Gabriella iniziò a piangere, una mano premuta sul pancione.

«Come puoi? C’è un bambino! Siamo famiglia!»

La parola famiglia stavolta non mi fece vacillare.

«Famiglia è mia madre che, con una pensione minima, mi ha mandato le perle di sua madre e un assegno che mio padre aveva tenuto nascosto per me. Famiglia è chi ti protegge, non chi ti usa come bancomat.»

Marco si avvicinò con discrezione, la cartellina sotto il braccio.

«Signora Moretti, stiamo per finire con il salone. Passiamo in camera da letto.»

«Procedete» dissi. «Spiegate alla signora che qualunque cosa non abbia bollino verde resterà qui.»

Gabriella lanciò un urlo quando vide due uomini entrare nella camera matrimoniale per smontare il letto.

«Quello è il nostro letto! Qui dormiamo!»

«Ci avete dormito qualche settimana» la corressi. «Io ci ho dormito cinque anni. L’ho pagato io. È un po’ come con questo attico: l’avete abitato, ma non ne siete i proprietari.»

Giulio si passò le mani tra i capelli, sempre più disperato.

«Rosalinda, ti prego, ragioniamo. I mobili non sono importanti. Non è meglio che ne discutiamo con calma, magari con un consulente di coppia? Possiamo sistemare le cose, possiamo—»

«Puoi risparmiare il fiato» lo interruppi. «Hai organizzato con tua sorella come buttarmi fuori casa, come usare i miei soldi, come presentarmi agli altri come una donna instabile. Hai chiesto a mia madre se c’erano soldi nascosti sull’assicurazione di mio padre. Hai scritto che io odio i conflitti e che mi sarei rassegnata. Per una volta, hai sbagliato previsione.»

Sfilai dalla borsa un’ultima busta e gliela porsi.

«Questa è la copia della mail che ho inviato alla mia avvocata con tutti i vostri scambi. La chiamerà lei nei prossimi giorni. Io non avrò più bisogno di discutere con te. Solo tramite lei.»

Nel giro di tre ore, l’attico cambió completamente volto.

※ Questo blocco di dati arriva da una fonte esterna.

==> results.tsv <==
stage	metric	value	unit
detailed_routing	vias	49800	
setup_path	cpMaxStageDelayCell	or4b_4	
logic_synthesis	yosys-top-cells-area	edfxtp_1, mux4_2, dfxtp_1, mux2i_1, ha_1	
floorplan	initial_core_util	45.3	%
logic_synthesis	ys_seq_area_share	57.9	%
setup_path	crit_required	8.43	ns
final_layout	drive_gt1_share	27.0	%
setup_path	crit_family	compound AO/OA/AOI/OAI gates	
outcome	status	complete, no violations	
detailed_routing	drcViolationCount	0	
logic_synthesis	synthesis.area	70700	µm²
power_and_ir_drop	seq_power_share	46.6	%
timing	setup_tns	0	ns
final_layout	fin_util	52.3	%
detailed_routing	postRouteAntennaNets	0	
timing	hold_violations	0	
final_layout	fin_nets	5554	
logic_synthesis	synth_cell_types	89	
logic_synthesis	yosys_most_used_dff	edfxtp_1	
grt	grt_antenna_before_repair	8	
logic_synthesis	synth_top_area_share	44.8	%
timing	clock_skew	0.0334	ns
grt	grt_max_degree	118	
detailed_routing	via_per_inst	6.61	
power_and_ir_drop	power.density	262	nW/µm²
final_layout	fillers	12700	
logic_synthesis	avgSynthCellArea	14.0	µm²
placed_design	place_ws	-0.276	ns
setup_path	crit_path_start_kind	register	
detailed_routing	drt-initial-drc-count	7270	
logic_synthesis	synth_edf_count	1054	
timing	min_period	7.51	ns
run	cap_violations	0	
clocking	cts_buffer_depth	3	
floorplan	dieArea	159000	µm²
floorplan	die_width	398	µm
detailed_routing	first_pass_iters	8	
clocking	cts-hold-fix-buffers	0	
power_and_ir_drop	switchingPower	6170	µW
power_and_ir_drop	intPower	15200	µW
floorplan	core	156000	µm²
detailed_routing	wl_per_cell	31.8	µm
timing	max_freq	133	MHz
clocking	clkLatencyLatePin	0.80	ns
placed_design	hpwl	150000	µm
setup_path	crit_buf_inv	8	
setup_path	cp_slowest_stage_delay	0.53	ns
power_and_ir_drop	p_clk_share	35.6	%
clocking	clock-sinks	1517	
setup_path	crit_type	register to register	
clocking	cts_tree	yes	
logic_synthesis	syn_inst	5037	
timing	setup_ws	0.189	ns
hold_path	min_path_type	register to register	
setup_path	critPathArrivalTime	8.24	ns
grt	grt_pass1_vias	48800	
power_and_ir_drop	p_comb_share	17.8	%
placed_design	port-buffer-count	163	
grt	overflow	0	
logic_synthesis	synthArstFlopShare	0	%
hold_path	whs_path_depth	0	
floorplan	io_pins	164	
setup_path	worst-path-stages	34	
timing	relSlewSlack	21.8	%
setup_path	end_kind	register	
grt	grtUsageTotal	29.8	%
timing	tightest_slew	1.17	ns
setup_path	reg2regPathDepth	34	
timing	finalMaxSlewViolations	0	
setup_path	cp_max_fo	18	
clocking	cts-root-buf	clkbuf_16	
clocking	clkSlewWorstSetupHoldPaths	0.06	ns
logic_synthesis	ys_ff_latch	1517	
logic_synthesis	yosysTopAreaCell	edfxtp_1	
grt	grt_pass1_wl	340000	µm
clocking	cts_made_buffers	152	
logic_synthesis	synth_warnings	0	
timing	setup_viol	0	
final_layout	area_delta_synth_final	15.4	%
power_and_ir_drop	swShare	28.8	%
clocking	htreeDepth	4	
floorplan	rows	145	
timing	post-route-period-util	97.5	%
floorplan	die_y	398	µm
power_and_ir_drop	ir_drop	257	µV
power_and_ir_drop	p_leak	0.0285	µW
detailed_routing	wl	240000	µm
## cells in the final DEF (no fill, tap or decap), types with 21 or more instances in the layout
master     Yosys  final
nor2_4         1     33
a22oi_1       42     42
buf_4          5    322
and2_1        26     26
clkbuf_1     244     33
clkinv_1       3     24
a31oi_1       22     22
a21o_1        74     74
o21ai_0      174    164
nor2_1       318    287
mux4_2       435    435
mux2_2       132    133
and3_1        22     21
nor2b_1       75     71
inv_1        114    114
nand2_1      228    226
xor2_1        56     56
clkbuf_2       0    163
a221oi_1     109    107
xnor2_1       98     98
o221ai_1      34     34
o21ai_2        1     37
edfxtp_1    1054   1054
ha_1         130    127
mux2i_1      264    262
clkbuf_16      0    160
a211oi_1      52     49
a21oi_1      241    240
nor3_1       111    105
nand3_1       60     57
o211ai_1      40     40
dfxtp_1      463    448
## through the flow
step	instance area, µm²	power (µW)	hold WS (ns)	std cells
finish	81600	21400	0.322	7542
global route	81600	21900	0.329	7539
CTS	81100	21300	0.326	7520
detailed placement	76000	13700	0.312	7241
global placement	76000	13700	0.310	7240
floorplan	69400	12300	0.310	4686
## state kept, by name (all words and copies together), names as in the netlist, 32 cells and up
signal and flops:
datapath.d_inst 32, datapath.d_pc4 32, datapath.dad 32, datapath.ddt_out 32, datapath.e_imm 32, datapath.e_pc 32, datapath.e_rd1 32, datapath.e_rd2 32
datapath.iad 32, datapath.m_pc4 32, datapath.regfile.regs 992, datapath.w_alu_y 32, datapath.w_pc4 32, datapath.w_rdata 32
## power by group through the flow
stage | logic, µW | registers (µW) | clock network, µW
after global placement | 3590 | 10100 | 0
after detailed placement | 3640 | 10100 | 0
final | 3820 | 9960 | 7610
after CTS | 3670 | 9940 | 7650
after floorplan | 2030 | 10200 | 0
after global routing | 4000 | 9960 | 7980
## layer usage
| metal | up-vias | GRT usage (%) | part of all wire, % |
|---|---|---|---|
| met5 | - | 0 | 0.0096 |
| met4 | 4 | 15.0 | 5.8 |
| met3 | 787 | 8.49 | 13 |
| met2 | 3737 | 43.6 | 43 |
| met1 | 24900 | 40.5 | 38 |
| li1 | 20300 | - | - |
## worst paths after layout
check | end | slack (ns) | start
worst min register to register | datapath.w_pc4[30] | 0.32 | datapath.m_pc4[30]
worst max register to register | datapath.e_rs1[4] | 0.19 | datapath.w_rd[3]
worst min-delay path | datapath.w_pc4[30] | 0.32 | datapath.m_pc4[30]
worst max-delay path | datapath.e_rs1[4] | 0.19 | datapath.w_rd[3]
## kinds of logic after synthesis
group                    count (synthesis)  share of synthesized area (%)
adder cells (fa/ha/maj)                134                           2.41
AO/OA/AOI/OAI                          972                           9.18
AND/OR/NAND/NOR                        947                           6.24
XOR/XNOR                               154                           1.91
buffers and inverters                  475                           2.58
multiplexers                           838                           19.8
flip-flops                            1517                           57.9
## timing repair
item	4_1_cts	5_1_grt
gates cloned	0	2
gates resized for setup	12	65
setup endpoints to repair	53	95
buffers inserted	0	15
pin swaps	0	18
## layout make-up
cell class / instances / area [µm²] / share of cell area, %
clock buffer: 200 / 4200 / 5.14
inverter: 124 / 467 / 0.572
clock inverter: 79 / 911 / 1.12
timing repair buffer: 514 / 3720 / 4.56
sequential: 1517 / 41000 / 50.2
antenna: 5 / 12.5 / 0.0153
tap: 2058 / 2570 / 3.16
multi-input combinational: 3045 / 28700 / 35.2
$ cat config.mk
export PLATFORM = sky130hd
export DESIGN_NAME = exec_top
export DESIGN_NICKNAME = d
export VERILOG_FILES = /design/src/hdl/rv_exec_pkg.sv /design/src/hdl/alu.sv /design/src/hdl/branch_unit.sv /design/src/hdl/instr_decode.sv /design/src/hdl/execute_stage.sv /design/src/hdl/exec_top.sv
export VERILOG_INCLUDE_DIRS = /design/src /design/src/hdl
export SDC_FILE = /design/constraint.sdc
export NUM_CORES = 1
export LEC_CHECK = 0
export ABC_AREA = 1
export BUFFER_PORTS_ARGS = -buffer_cell sky130_fd_sc_hd__buf_4
export CAP_MARGIN = 10
export CELL_PAD_IN_SITES_DETAIL_PLACEMENT = 0
export CELL_PAD_IN_SITES_GLOBAL_PLACEMENT = 1
export CORE_ASPECT_RATIO = 1.25
export CORE_MARGIN = 8
export CORE_UTILIZATION = 35
export CTS_CLUSTER_SIZE = 10
export DETAILED_ROUTE_END_ITERATION = 10
export PLACE_DENSITY = 0.85
export SETUP_SLACK_MARGIN = 0.2
export SLEW_MARGIN = 20
export SYNTH_ARGS = -nofsm -noshare
export SYNTH_HDL_FRONTEND = slang
export SYNTH_SLANG_ARGS = --single-unit
$ cat constraint.sdc
create_clock -name clk -period 2.9 [get_ports clk]
set_input_delay 0.145 -clock clk [delete_from_list [all_inputs] [get_ports clk]]
set_output_delay 0.145 -clock clk [all_outputs]
set_load 0.03 [all_outputs]
$ cat src/hdl/rv_exec_config.svh
`ifndef RV_EXEC_CONFIG_SVH
`define RV_EXEC_CONFIG_SVH

// Data path and register file geometry
`define XLEN   32
`define REG_AW 5

// RV32I major opcodes, instr[6:0]
`define OPC_LOAD   7'b0000011
`define OPC_STORE  7'b0100011
`define OPC_BRANCH 7'b1100011
`define OPC_OP     7'b0110011
`define OPC_OP_IMM 7'b0010011
`define OPC_LUI    7'b0110111
`define OPC_AUIPC  7'b0010111
`define OPC_JAL    7'b1101111
`define OPC_JALR   7'b1100111

`endif

$ cat src/hdl/rv_exec_pkg.sv
`default_nettype none

`include "rv_exec_config.svh"

package rv_exec_pkg;

    typedef logic [`XLEN-1:0]   word_t;     // One data word
    typedef logic [`REG_AW-1:0] reg_addr_t; // Register index
    typedef logic [31:0]        instr_t;    // Raw instruction word

    // ALU operations
    typedef enum logic [3:0] {
        ALU_ADD,
        ALU_SUB,
        ALU_SLL,
        ALU_SLT,
        ALU_SLTU,
        ALU_XOR,
        ALU_SRL,
        ALU_SRA,
        ALU_OR,
        ALU_AND,
        ALU_PASS_B  // Result is operand b, used by LUI
    } alu_op_e;

    typedef enum logic [1:0] {OPA_RS1, OPA_PC, OPA_ZERO} op_a_sel_e;
    typedef enum logic [1:0] {OPB_RS2, OPB_IMM, OPB_FOUR} op_b_sel_e;

    // Control transfer kind, none for straight-line code
    typedef enum logic [3:0] {
        BR_NONE,
        BR_BEQ,
        BR_BNE,
        BR_BLT,
        BR_BGE,
        BR_BLTU,
        BR_BGEU,
        BR_JAL,
        BR_JALR
    } branch_kind_e;

    // Decoded instruction handed to execute
    typedef struct packed {
        word_t        pc;
        word_t        rs1_value;
        word_t        rs2_value;
        word_t        imm;
        alu_op_e      alu_op;
        op_a_sel_e    op_a_sel;
        op_b_sel_e    op_b_sel;
        branch_kind_e branch_kind;
        reg_addr_t    rd;
        logic         reg_write;
        logic         mem_read;
        logic         mem_write;
        logic         mem_to_reg;
    } id_ex_t;

    // Registered execute outcome for the memory stage
    typedef struct packed {
        word_t     alu_result;    // Also the memory address for loads and stores
        word_t     store_data;
        reg_addr_t rd;
        logic      reg_write;
        logic      mem_read;
        logic      mem_write;
        logic      mem_to_reg;
        logic      branch_taken;
        word_t     branch_target;
    } ex_mem_t;

endpackage

`default_nettype wire

$ cat src/hdl/alu.sv
`timescale 1ns/1ns
`default_nettype none

module alu (
    input  rv_exec_pkg::alu_op_e alu_op,
    input  rv_exec_pkg::word_t   a,
    input  rv_exec_pkg::word_t   b,
    output rv_exec_pkg::word_t   result,
    output logic                 zero,
    output logic                 lt,
    output logic                 ltu
);
    import rv_exec_pkg::*;

    logic [4:0] shamt;

    assign shamt = b[4:0];      // RV32I shifts use five bits only

    // Direct compares, immune to subtract overflow
    assign zero = (a == b);
    assign lt   = ($signed(a) < $signed(b));
    assign ltu  = (a < b);

    always_comb
    begin
        case (alu_op)
            ALU_ADD:    result = a + b;
            ALU_SUB:    result = a - b;
            ALU_SLL:    result = a << shamt;
            ALU_SLT:    result = word_t'(lt);   // Zero-extended flag
            ALU_SLTU:   result = word_t'(ltu);
            ALU_XOR:    result = a ^ b;
            ALU_SRL:    result = a >> shamt;
            ALU_SRA:    result = word_t'($signed(a) >>> shamt);
            ALU_OR:     result = a | b;
            ALU_AND:    result = a & b;
            ALU_PASS_B: result = b;
            default:    result = '0;
        endcase
    end

endmodule

`default_nettype wire

$ cat src/hdl/branch_unit.sv
`timescale 1ns/1ns
`default_nettype none

module branch_unit (
    input  rv_exec_pkg::branch_kind_e branch_kind,
    input  rv_exec_pkg::word_t        pc,
    input  rv_exec_pkg::word_t        imm,
    input  rv_exec_pkg::word_t        rs1_value,
    input  rv_exec_pkg::word_t        rs2_value,
    output logic                      taken,
    output rv_exec_pkg::word_t        target
);
    import rv_exec_pkg::*;

    logic  eq, lt_s, lt_u;
    word_t jalr_sum;

    // Own comparators, the ALU is busy forming pc + 4 on jumps
    assign eq   = (rs1_value == rs2_value);
    assign lt_s = ($signed(rs1_value) < $signed(rs2_value));
    assign lt_u = (rs1_value < rs2_value);

    assign jalr_sum = rs1_value + imm;

    always_comb
    begin
        case (branch_kind)
            BR_BEQ:  taken = eq;
            BR_BNE:  taken = !eq;
            BR_BLT:  taken = lt_s;
            BR_BGE:  taken = !lt_s;
            BR_BLTU: taken = lt_u;
            BR_BGEU: taken = !lt_u;
            BR_JAL,
            BR_JALR: taken = 1'b1;      // Unconditional
            default: taken = 1'b0;
        endcase
    end

    // JALR clears bit 0 of the computed address
    assign target = (branch_kind == BR_JALR) ? {jalr_sum[31:1], 1'b0} : pc + imm;

endmodule

`default_nettype wire

$ cat src/hdl/instr_decode.sv
`timescale 1ns/1ns
`default_nettype none

`include "rv_exec_config.svh"

module instr_decode (
    input  rv_exec_pkg::instr_t instr,
    input  rv_exec_pkg::word_t  pc,
    input  rv_exec_pkg::word_t  rs1_value,
    input  rv_exec_pkg::word_t  rs2_value,
    output rv_exec_pkg::id_ex_t dec
);
    import rv_exec_pkg::*;

    logic [6:0] opcode;
    logic [2:0] funct3;
    logic [6:0] funct7;
    word_t      imm_i, imm_s, imm_b, imm_u, imm_j;

    assign opcode = instr[6:0];
    assign funct3 = instr[14:12];
    assign funct7 = instr[31:25];

    // Sign-extended immediates, all formats built in parallel
    assign imm_i = {{20{instr[31]}}, instr[31:20]};
    assign imm_s = {{20{instr[31]}}, instr[31:25], instr[11:7]};
    assign imm_b = {{19{instr[31]}}, instr[31], instr[7], instr[30:25], instr[11:8], 1'b0};
    assign imm_u = {instr[31:12], 12'b0};
    assign imm_j = {{11{instr[31]}}, instr[31], instr[19:12], instr[20], instr[30:21], 1'b0};

    always_comb
    begin
        // Bubble unless an opcode below claims it
        dec             = '0;
        dec.pc          = pc;
        dec.rs1_value   = rs1_value;
        dec.rs2_value   = rs2_value;
        dec.alu_op      = ALU_ADD;
        dec.op_a_sel    = OPA_ZERO;
        dec.op_b_sel    = OPB_IMM;
        dec.branch_kind = BR_NONE;

        case (opcode)
            `OPC_OP:
            begin
                dec.op_a_sel  = OPA_RS1;
                dec.op_b_sel  = OPB_RS2;
                dec.reg_write = 1'b1;
                case (funct3)
                    3'b000:  dec.alu_op = funct7[5] ? ALU_SUB : ALU_ADD;
                    3'b001:  dec.alu_op = ALU_SLL;
                    3'b010:  dec.alu_op = ALU_SLT;
                    3'b011:  dec.alu_op = ALU_SLTU;
                    3'b100:  dec.alu_op = ALU_XOR;
                    3'b101:  dec.alu_op = funct7[5] ? ALU_SRA : ALU_SRL;
                    3'b110:  dec.alu_op = ALU_OR;
                    default: dec.alu_op = ALU_AND;
                endcase
            end
            `OPC_OP_IMM:
            begin
                dec.op_a_sel  = OPA_RS1;
                dec.imm       = imm_i;      // Shamt sits in the low five bits
                dec.reg_write = 1'b1;
                case (funct3)
                    3'b000:  dec.alu_op = ALU_ADD; // No subi in RV32I
                    3'b001:  dec.alu_op = ALU_SLL;
                    3'b010:  dec.alu_op = ALU_SLT;
                    3'b011:  dec.alu_op = ALU_SLTU;
                    3'b100:  dec.alu_op = ALU_XOR;
                    3'b101:  dec.alu_op = funct7[5] ? ALU_SRA : ALU_SRL;
                    3'b110:  dec.alu_op = ALU_OR;
                    default: dec.alu_op = ALU_AND;
                endcase
            end
            `OPC_LOAD:
            begin
                dec.op_a_sel   = OPA_RS1;
                dec.imm        = imm_i;     // Address = rs1 + offset
                dec.reg_write  = 1'b1;
                dec.mem_read   = 1'b1;
                dec.mem_to_reg = 1'b1;
            end
            `OPC_STORE:
            begin
                dec.op_a_sel  = OPA_RS1;
                dec.imm       = imm_s;
                dec.mem_write = 1'b1;
            end
            `OPC_BRANCH:
            begin
                dec.op_a_sel = OPA_RS1;
                dec.op_b_sel = OPB_RS2;
                dec.alu_op   = ALU_SUB;
                dec.imm      = imm_b;
                case (funct3)
                    3'b000:  dec.branch_kind = BR_BEQ;
                    3'b001:  dec.branch_kind = BR_BNE;
                    3'b100:  dec.branch_kind = BR_BLT;
                    3'b101:  dec.branch_kind = BR_BGE;
                    3'b110:  dec.branch_kind = BR_BLTU;
                    3'b111:  dec.branch_kind = BR_BGEU;
                    default: dec.branch_kind = BR_NONE; // 010/011 reserved
                endcase
            end
            `OPC_LUI:
            begin
                dec.alu_op    = ALU_PASS_B;
                dec.imm       = imm_u;
                dec.reg_write = 1'b1;
            end
            `OPC_AUIPC:
            begin
                dec.op_a_sel  = OPA_PC;
                dec.imm       = imm_u;
                dec.reg_write = 1'b1;
            end
            `OPC_JAL, `OPC_JALR:
            begin
                // Link value pc + 4 comes out of the ALU
                dec.op_a_sel    = OPA_PC;
                dec.op_b_sel    = OPB_FOUR;
                dec.imm         = (opcode == `OPC_JAL) ? imm_j : imm_i;
                dec.branch_kind = (opcode == `OPC_JAL) ? BR_JAL : BR_JALR;
                dec.reg_write   = 1'b1;
            end
            default:
            begin
            end
        endcase

        // rd only meaningful when something gets written back
        if (dec.reg_write)
            dec.rd = instr[11:7];
    end

endmodule

`default_nettype wire

$ cat src/hdl/execute_stage.sv
`timescale 1ns/1ns
`default_nettype none

module execute_stage (
    input  logic                 clk,
    input  logic                 rst,
    input  logic                 in_valid,
    output logic                 in_ready,
    input  rv_exec_pkg::id_ex_t  dec,
    output logic                 out_valid,
    input  logic                 out_ready,
    output rv_exec_pkg::ex_mem_t out_bus
);
    import rv_exec_pkg::*;

    word_t   op_a;
    word_t   op_b;
    word_t   alu_result;
    logic    br_taken;
    word_t   br_target;
    logic    accept;
    ex_mem_t next_bus;

    // Free slot, or the held item leaves this same edge
    assign in_ready = !out_valid || out_ready;
    assign accept   = in_valid && in_ready;

    // Operand A source
    always_comb
    begin
        case (dec.op_a_sel)
            OPA_RS1: op_a = dec.rs1_value;
            OPA_PC:  op_a = dec.pc;
            default: op_a = '0;     // LUI and bubbles
        endcase
    end

    // Operand B source
    always_comb
    begin
        case (dec.op_b_sel)
            OPB_RS2:  op_b = dec.rs2_value;
            OPB_FOUR: op_b = word_t'(4);    // Link address on jumps
            default:  op_b = dec.imm;
        endcase
    end

    alu u_alu (
        .alu_op (dec.alu_op),
        .a      (op_a),
        .b      (op_b),
        .result (alu_result),
        .zero   (),
        .lt     (),
        .ltu    ()
    );

    branch_unit u_branch (
        .branch_kind (dec.branch_kind),
        .pc          (dec.pc),
        .imm         (dec.imm),
        .rs1_value   (dec.rs1_value),
        .rs2_value   (dec.rs2_value),
        .taken       (br_taken),
        .target      (br_target)
    );

    // Outcome assembled from the same cycle's inputs, no stale control
    always_comb
    begin
        next_bus               = '0;
        next_bus.alu_result    = alu_result;
        next_bus.store_data    = dec.rs2_value;
        next_bus.rd            = dec.rd;
        next_bus.reg_write     = dec.reg_write;
        next_bus.mem_read      = dec.mem_read;
        next_bus.mem_write     = dec.mem_write;
        next_bus.mem_to_reg    = dec.mem_to_reg;
        next_bus.branch_taken  = br_taken;
        next_bus.branch_target = br_target;
    end

    // Single output slot
    always_ff @(posedge clk or posedge rst)
    begin
        if (rst)
        begin
            out_valid <= 1'b0;
            out_bus   <= '0;
        end
        else if (accept)
        begin
            out_valid <= 1'b1;
            out_bus   <= next_bus;
        end
        else if (out_ready)
        begin
            out_valid <= 1'b0;      // Drained, payload left as is
        end
    end

endmodule

`default_nettype wire

$ cat src/hdl/exec_top.sv
`timescale 1ns/1ns
`default_nettype none

module exec_top (
    input  logic                 clk,
    input  logic                 rst,
    input  logic                 in_valid,
    output logic                 in_ready,
    input  rv_exec_pkg::instr_t  instr,
    input  rv_exec_pkg::word_t   pc,
    input  rv_exec_pkg::word_t   rs1_value,
    input  rv_exec_pkg::word_t   rs2_value,
    output logic                 out_valid,
    input  logic                 out_ready,
    output rv_exec_pkg::ex_mem_t out_bus
);
    import rv_exec_pkg::*;

    id_ex_t dec;    // Decoded instruction, same cycle

    instr_decode u_decode (
        .instr     (instr),
        .pc        (pc),
        .rs1_value (rs1_value),
        .rs2_value (rs2_value),
        .dec       (dec)
    );

    // Handshake passes straight to the stage register
    execute_stage u_exec (
        .clk       (clk),
        .rst       (rst),
        .in_valid  (in_valid),
        .in_ready  (in_ready),
        .dec       (dec),
        .out_valid (out_valid),
        .out_ready (out_ready),
        .out_bus   (out_bus)
    );

endmodule

`default_nettype wire

# Word-level counts from Yosys, hierarchy flattened
# Cells that the tools add are included.
# Widths: inputs -> output; s select.
classes:
  add_sub_neg: 4
  n_lt_le_gt_ge: 4
  eq_ne: 37
  shift: 3
  muxes: 23
  n_bitwise: 3
  n_reduce_logical: 19
op_table:
  columns: ["cell", "n"]
  rows:
  - ["$pmux 32 s11", 1]
  - ["$pmux 32 s5", 1]
  - ["$lt 32x32->1", 4]
  - ["$pmux 32 s2", 2]
  - ["$add 32x32->32", 3]
  - ["$pmux 4 s7", 2]
  - ["$and 32x32->32", 1]
  - ["$eq 32x32->1", 1]
  - ["$eq 4x3->1 const B", 8]
  - ["$mux 32", 1]
  - ["$or 32x32->32", 1]
  - ["$shl 32x5->32", 1]
  - ["$shr 32x5->32", 1]
  - ["$sshr 32x5->32", 1]
  - ["$sub 32x32->32", 1]
  - ["$xor 32x32->32", 1]
  - ["$eq 7x6->1 const B", 3]
  - ["$eq 7x7->1 const B", 3]
  - ["$mux 20", 1]
  - ["$pmux 3 s6", 1]
  - ["$eq 4x2->1 const B", 4]
  - ["$eq 4x4->1 const B", 4]
  - ["$pmux 4 s4", 1]
  - ["$eq 7x5->1 const B", 2]
  - ["24 further kinds", 44]
totals:
  reg_bits: 106
  inputBits: 132
  output_inout_bits: 108
  elab_cells: 102

# Depth between registers and ports, before layout
# Gate-level depths: netlist of the first run.
depth:
  depth_word: 7
  ltp_mapped: 32
  depth_no_buf: 29

# By module
# From an unflattened synthesis of the first run, not the netlist that was laid out.
unflattened:
  hier_cells: 4087
  area_unflattened_um2: 22135.0
modules_own_cells:
  columns: ["module", "n_inst", "cells_per_inst", "area_per_inst_um2", "seq_area_each_um2"]
  rows:
  - ["alu", 1, 2154, 10262.3, 0.0]
  - ["execute_stage", 1, 676, 5071.1, 2677.6]
  - ["branch_unit", 1, 959, 5069.9, 0.0]
  - ["instr_decode", 1, 298, 1731.7, 0.0]

# Worst setup path after synthesis of the first run
# Ideal clock, no wire load.
synth_path:
  path_kind: "input -> register"
  start: "in instr[1]"
  end: "reg, netlist name u_exec.out_bus[102]"
  setup_time_ns: 0.117
  arrival_time_ns: 3.623
  required_time_ns: 2.783
  path_slack_ns: -0.840
  stages: 27
  path_buffers: 3
  path_cell_list: "nand2_1 -> nor2_4 -> nand2_1 -> nand3_1 -> nand2_1 -> o21ai_0 -> nand2_1 -> o21ai_1 -> inv_2 -> buf_2 -> buf_2 -> ha_1 -> clkbuf_1 -> inv_1 -> o21ai_0 -> inv_1 -> nand2_1 -> nand2_1 -> nand2_1 -> nand3_1 -> a21oi_1 -> o21bai_1 -> or2_2 -> nand3_1 -> nand3_1 -> nand2_1 -> nand2_1"
synth_via:
  elab_chain_cells: 7
  word_cells_on_any_way: 46
  classes_between: "add/sub (2); eq/ne (21); shift (3); mux (8); bitwise (3); reduce/logical (9)"
synth_rtl:
  columns: ["element", "line", "rtl"]
  rows:
  - ["start: declaration", "exec_top.sv:9", "input rv_exec_pkg::instr_t instr,"]
  - ["$eq 7x6->1, or another cell as far along", "instr_decode.sv:43", "case (opcode)"]
  - ["$reduce_or 5->1 (no source line), or another cell as far along", null, null]
  - ["$pmux 2 s2", "instr_decode.sv:43", null]
  - ["$eq 2x1->1, or another cell as far along", "execute_stage.sv:31", "case (dec.op_a_sel)"]
  - ["$pmux 32 s2, on equally long branches", "execute_stage.sv:31, execute_stage.sv:41", null]
  - ["$sub 32x32->32, or another cell as far along", "alu.sv:28", "ALU_SUB: result = a - b;"]
  - ["$pmux 32 s11 *", "alu.sv:26", "case (alu_op)"]
# Mark *: on every way between the ends. The rest lies on a longest branch, timed or not.
# A chain may end at the register's enable or synchronous reset.

# Worst setup path in the final report of the first run
layout_path:
  start: "in instr[4]"
  end: "reg, netlist name u_exec.out_bus[98]"
layout_via:
  elab_chain_cells: 7
  word_cells_on_any_way: 46
  classes_between: "add/sub (2); eq/ne (21); shift (3); mux (8); bitwise (3); reduce/logical (9)"
layout_rtl:
  columns: ["element", "line"]
  rows:
  - ["$eq 7x6->1, or another cell as far along", "instr_decode.sv:43"]
  - ["$reduce_or 5->1 (no source line), or another cell as far along", null]
  - ["$pmux 2 s2", "instr_decode.sv:43"]
  - ["$eq 2x1->1, or another cell as far along", "execute_stage.sv:31"]
  - ["$pmux 32 s2, on equally long branches", "execute_stage.sv:31, execute_stage.sv:41"]
  - ["$sub 32x32->32, or another cell as far along", "alu.sv:28"]
  - ["$pmux 32 s11 *", "alu.sv:26"]
# Marks and branches as above.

Il salone era vuoto, a parte la sedia da gaming di Giulio e il tappetino di Lorenzo. La cucina sembrava quella di un appartamento appena consegnato: niente macchina del caffè, niente robot da cucina, niente servizio buono. La cabina armadio, che Gabriella aveva già mentalmente riempito di body e tutine, era di nuovo un ambiente spoglio.

Marco tornò con l’inventario in mano.

«Siamo a posto, signora. Tutto ciò che ci aveva indicato è sui camion. Vuole fare un ultimo giro?»

Feci un passo indietro nel corridoio, guardando ogni stanza. L’attico sembrava più grande, ma anche freddo, come un guscio svuotato.

Guardai per l’ultima volta Giulio, appoggiato allo stipite con la camicia stropicciata, gli occhi lucidi di rabbia e paura. Gabriella, seduta sul pavimento del salone, singhiozzava. Lorenzo, col telefono in mano, sembrava più preoccupato di capire come raccontare la storia agli altri che della realtà davanti a lui.

«Un’ultima cosa» dissi. «Lunedì la società che gestisce il palazzo invierà una comunicazione ufficiale: dopo la disdetta del contratto, sarete considerati ospiti. Se non avrete un nuovo contratto o un’altra soluzione, dovrete lasciare l’appartamento. Avete voluto il fine settimana. Eccolo.»

Presi le chiavi dal mazzo. Ne staccai una e la lasciai sul mobile all’ingresso.

«Questa è per voi. Io non ne avrò più bisogno.»


L’ascensore scese piano, carico degli ultimi scatoloni. Quando le porte si aprirono nell’androne, Roberto alzò lo sguardo dal banco.

«Tutto fatto?» chiese.

«Tutto fatto» risposi.

«Allora buona fortuna, Rosalinda» disse con serietà. «Era ora.»

Uscii dal portone nel sole del mattino. La mia macchina era già stata caricata con una borsa di vestiti, i documenti importanti e la scatolina con le perle.

Il navigatore segnava la strada per Malpensa.

Il telefono non smise di vibrare per tutto il tragitto. Chiamate di Giulio, di Gabriella, di Lorenzo, perfino di Eleanora, la madre di Giulio. Li lasciai andare tutti in segreteria.

Solo quando mi sedetti nella sala d’attesa dell’aeroporto, con un bicchiere di spumante in mano e il biglietto per Singapore già nel portafoglio, mi decisi ad ascoltarli.

Il primo messaggio di Giulio aveva il tono di sempre:

«Rosalinda, questo è ridicolo. Richiamami subito, mettiamo a posto le cose come persone adulte.»

Il terzo era già diverso:

«Non puoi lasciarci senza niente. Parliamo, ti prego. Possiamo trovare un compromesso.»